Perplexity brings its local AI agent to Windows, if you have 24GB of VRAM
Portable Computer runs its harness and models on RTX PCs, adds local MCP and scheduled jobs, and can hand selected work to cloud models.
By Ryan Merket · Published
Primary source: Perplexity on X
Why it matters
Perplexity is turning its cloud agent into a hybrid product that can keep sensitive work on user-owned hardware. The 24GB VRAM requirement makes privacy practical for a narrow, well-equipped market first.
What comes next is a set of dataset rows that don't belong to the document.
Source: an optimization exercise on an open RTL-to-GDS flow (aim: small area, a short achievable clock period and few clock cycles). Production flows keep margins and buffers that such runs may drop.
RTL that was checked went through simulation tests only; none was proved equivalent to the original.
Power figures rest on the tool's default switching activity, not on a simulated workload.

## v36
## ariscv
module ariscv #(
   parameter NBW_ACLK      = 6,
   parameter NBW_INST      = 32,
   parameter NBW_REGISTER  = 32,
   parameter NBW_ADDR      = 5,
   parameter NBW_PC        = 32
)(
   input  logic                        clk,
   input  logic                        rst_async_n,
   input  logic [NBW_INST-1:0]         i_inst,
   output logic [NBW_PC-1:0]           o_pc,
   output logic [NBW_REGISTER-1:0]     o_writeData,
   output logic [NBW_REGISTER-1:0]     o_writeAddr,
   output logic                        o_memWrite,
   output logic [2:0]                  o_writeWidth,
   input  logic [NBW_REGISTER-1:0]     i_readData
);
   localparam logic [4:0] OP_LOAD = 5'b00000, OP_STORE = 5'b01000, OP_BRANCH = 5'b11000,
                          OP_JALR = 5'b11001, OP_JAL   = 5'b11011, OP_OPIMM  = 5'b00100,
                          OP_OP   = 5'b01100, OP_AUIPC = 5'b00101, OP_LUI    = 5'b01101;
   logic          x_redirect;
   logic [31:0]   x_sum, x_rest;
   logic          x_sel_sum;
   logic [11:2]   x_target;
   logic          d_replay;
   logic [11:2]   pc_q;
   logic [4:0]    f_op;
   logic          f_jal, f_br, f_pred, f_auipc, f_rs2;
   logic [11:2]   f_tj, f_tb, f_target;
   logic [12:2]   f_pc4;
   logic [12:2]   f_alt;
   assign o_pc = {20'd0, pc_q, 2'b00};
   assign f_op    = i_inst[6:2];
   assign f_jal   = (f_op == OP_JAL);
   assign f_br    = (f_op == OP_BRANCH) & (i_inst[31] | i_inst[12]);
   assign f_pred  = f_jal | f_br;
   assign f_auipc = (f_op == OP_AUIPC);
   assign f_rs2   = (f_op == OP_OP) | (f_op == OP_BRANCH) | (f_op == OP_STORE);
  ...
clock: 11.0 ns
lec_check: 0
cap_margin: 35
core_margin: 2
core_utilization: 40
slew_margin: 35
synth_hierarchical: 1
synth_minimum_keep_size: 0
standard.sh (not shown) runs the stock make flow with config.mk's settings and CLKGATE_MAP_FILE= SYNTH_SCRIPT=/design/flow/synth_recipe.tcl, a recipe that flattens the netlist after the stock synthesis.
==> flow/flow/run.sh <==
#!/bin/bash
# The standard layout (standard.sh: its synthesis and ORFS steps, its SDC),
# with these changes to how the layout is made:
#  - the resizer is asked for more setup slack than the 11 ns clock needs;
#  - no gate cloning in timing repair (clones added after the last design
#    repair could leave slew violations);
#  - CTS without dummy loads, with larger sink clusters;
#  - ports buffered with buf_2 instead of the default delay buffer.
# ORFS writes each step's log under orfs/logs/; make's output goes to flow.log.
set -o pipefail
bash standard.sh SETUP_SLACK_MARGIN=7.3 SKIP_GATE_CLONING=1 \
  "CTS_ARGS=-sink_clustering_enable -repair_clock_nets -dont_use_dummy_load -sink_clustering_size 25 -sink_clustering_max_diameter 100 -buf_list {sky130_fd_sc_hd__clkbuf_8 sky130_fd_sc_hd__clkbuf_16}" \
  "BUFFER_PORTS_ARGS=-buffer_cell sky130_fd_sc_hd__buf_2" \
  finish > flow.log 2>&1
Testbench counts of v36, summed over its fixed seeds: cycles 365,440.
Aravind Srinivas (@AravSrinivas), Perplexity's co-founder and CEO, brought the AI search provider's local agent to Windows PCs on Monday, extending Portable Computer beyond its initial Linux release while preserving the option to call cloud models for harder tasks.
https://x.com/perplexity_ai/status/2099514386193027201/video/1
Perplexity said in an X thread on September 14th that Portable Computer is available through its Windows app on PCs equipped with NVIDIA RTX GPUs. On-device inference requires at least 24GB of video memory, a threshold that puts the release outside the reach of most ordinary laptops and desktops.
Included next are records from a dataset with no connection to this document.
Context: an optimization exercise on an open-source flow, tuned for small area, a short achievable clock period and few clock cycles per item. The choices shown serve that exercise and are no tape-out recipe. The RTL was checked by simulation tests, not by an equivalence proof against the original design. Power figures rest on the tool's default switching activity, not on a simulated workload. The flow treats the clock pin as an ideal source, which a real chip does not have.

--- design/flow/config.mk ---
export PLATFORM = sky130hd
export DESIGN_NAME = cache
export DESIGN_NICKNAME = cache
export VERILOG_FILES = /design/flow/design.v
export SDC_FILE = /design/flow/constraint.sdc
export NUM_CORES = 4
export LEC_CHECK = 0
export CAP_MARGIN = 20
export CORE_MARGIN = 2
export CORE_UTILIZATION = 40
export SETUP_SLACK_MARGIN = 2.0
export SLEW_MARGIN = 20
export SYNTH_HIERARCHICAL = 1
export TNS_END_PERCENT = 0
--- design/flow/flow/run.sh ---
#!/bin/bash
# Layout flow: the standard ORFS flow (standard.sh, standard synthesis
# unchanged), with two changes to how the layout is made:
#  - the port buffers that global placement inserts are buf_2 cells rather
#    than the delay cells the resizer picks by default;
#  - clock tree synthesis runs with ORFS's default arguments plus
#    -dont_use_dummy_load, so no dummy loads are added to the clock tree,
#    and with sinks clustered 30 to a leaf buffer (at most 120 um across).
# make's full output goes to standard.log in this folder; ORFS's per-step
# logs stay under orfs/logs/.
set -euo pipefail
export BUFFER_PORTS_ARGS="-buffer_cell sky130_fd_sc_hd__buf_2"
export CTS_ARGS="-sink_clustering_enable -repair_clock_nets -dont_use_dummy_load -sink_clustering_size 30 -sink_clustering_max_diameter 120"
bash standard.sh > standard.log 2>&1
--- design/flow/constraint.sdc ---
create_clock -name core_clock -period 5.0 [get_ports {clk}]
set_input_delay 1.0000 -clock core_clock [delete_from_list [all_inputs] [get_ports {clk}]]
set_output_delay 1.0000 -clock core_clock [all_outputs]
set_load 0.01 [all_outputs]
For machines that clear that bar, Perplexity says the agent can run its models, harness and supporting agents locally. Users can give it access to files and connected applications without sending the task itself to Perplexity's cloud. Portable Computer can still escalate selected work to frontier cloud models when a local model needs stronger reasoning or current information.
That hybrid design is the central bet. Srinivas, a former OpenAI researcher who co-founded Perplexity in 2022 with Denis Yarats, Johnny Ho and Databricks co-founder Andy Konwinski, has spent 2026 pushing Perplexity beyond search responses and into software that executes work. Portable Computer moves the execution boundary onto hardware controlled by the user, while leaving Perplexity's cloud available as an optional source of additional compute and web access.
The Windows release adds unattended local work
The Windows version also introduces local Model Context Protocol support, allowing users to connect Portable Computer to their own tools and application integrations. Perplexity has added scheduled tasks as well, so recurring jobs can run on the PC while its owner is away.
Scheduling makes the product closer to an always-on worker than a desktop chatbot. A user could leave Portable Computer monitoring local documents, processing a recurring export or preparing work through connected services. It also raises the stakes for permissions: an unattended agent with access to local files and external applications carries broader authority than one answering a prompt in an open window.
Perplexity says code and tool execution operate in isolated sandbox environments. Portable Computer asks for permission before sending device content to a cloud service, according to Perplexity's August 25th launch post. Local execution does not consume Perplexity credits, though tasks that invoke web search, connected applications or cloud models still cross the device boundary.
The original Linux release ran on NVIDIA's DGX Spark and supported Qwen 3.8 27B alongside PPLX 27B, Perplexity's post-trained version of the Qwen model. Perplexity said the orchestrator, planner, tool router, scheduler, durable task queue and local search index all ran on the device. Connectors included Google Drive, Gmail, Slack and GitHub.
NVIDIA outlined the Windows expansion on September 3rd, describing Portable Computer as one of several agent applications being adapted for simpler local setup on RTX hardware. The chipmaker said the setup uses llama.cpp with NVIDIA inference optimizations and identified the same 24GB memory floor. The Windows release arrived 11 days later, turning NVIDIA's "coming soon" commitment into a shipping product.
Local models still trail their cloud counterparts
Perplexity's own research provides a useful limit on the privacy and cost pitch. In a 53-task internal knowledge-work benchmark, Perplexity reported that its Computer harness scored 82.6% with Qwen 3.8 27B and 85.4% with PPLX 27B. Those figures came from Perplexity's benchmark and have not been independently validated.
The same research report found a clearer gap on difficult coding jobs. A local Qwen model scored 59.6% on Terminal Bench 2.1 in Perplexity's testing. Adding advice from a cloud model raised the score to 73%, while the cloud model running alone reached 82.4%.
That performance gap explains why Portable Computer retains a cloud escape hatch. Perplexity can keep routine file handling and agent orchestration on a user's RTX machine, then sell access to stronger remote models when local inference falls short. NVIDIA benefits from the same arrangement: every agent that requires 24GB of video memory gives customers another reason to buy higher-memory GPUs and workstations.
Windows support substantially expands the potential installation base from the Linux-first launch, though the hardware requirement keeps Portable Computer aimed at developers, AI enthusiasts and organizations already paying for capable NVIDIA systems. Perplexity has shipped the software path to local agents on Windows. Broad adoption now depends on how quickly suitable hardware moves from specialist workstations into ordinary PCs.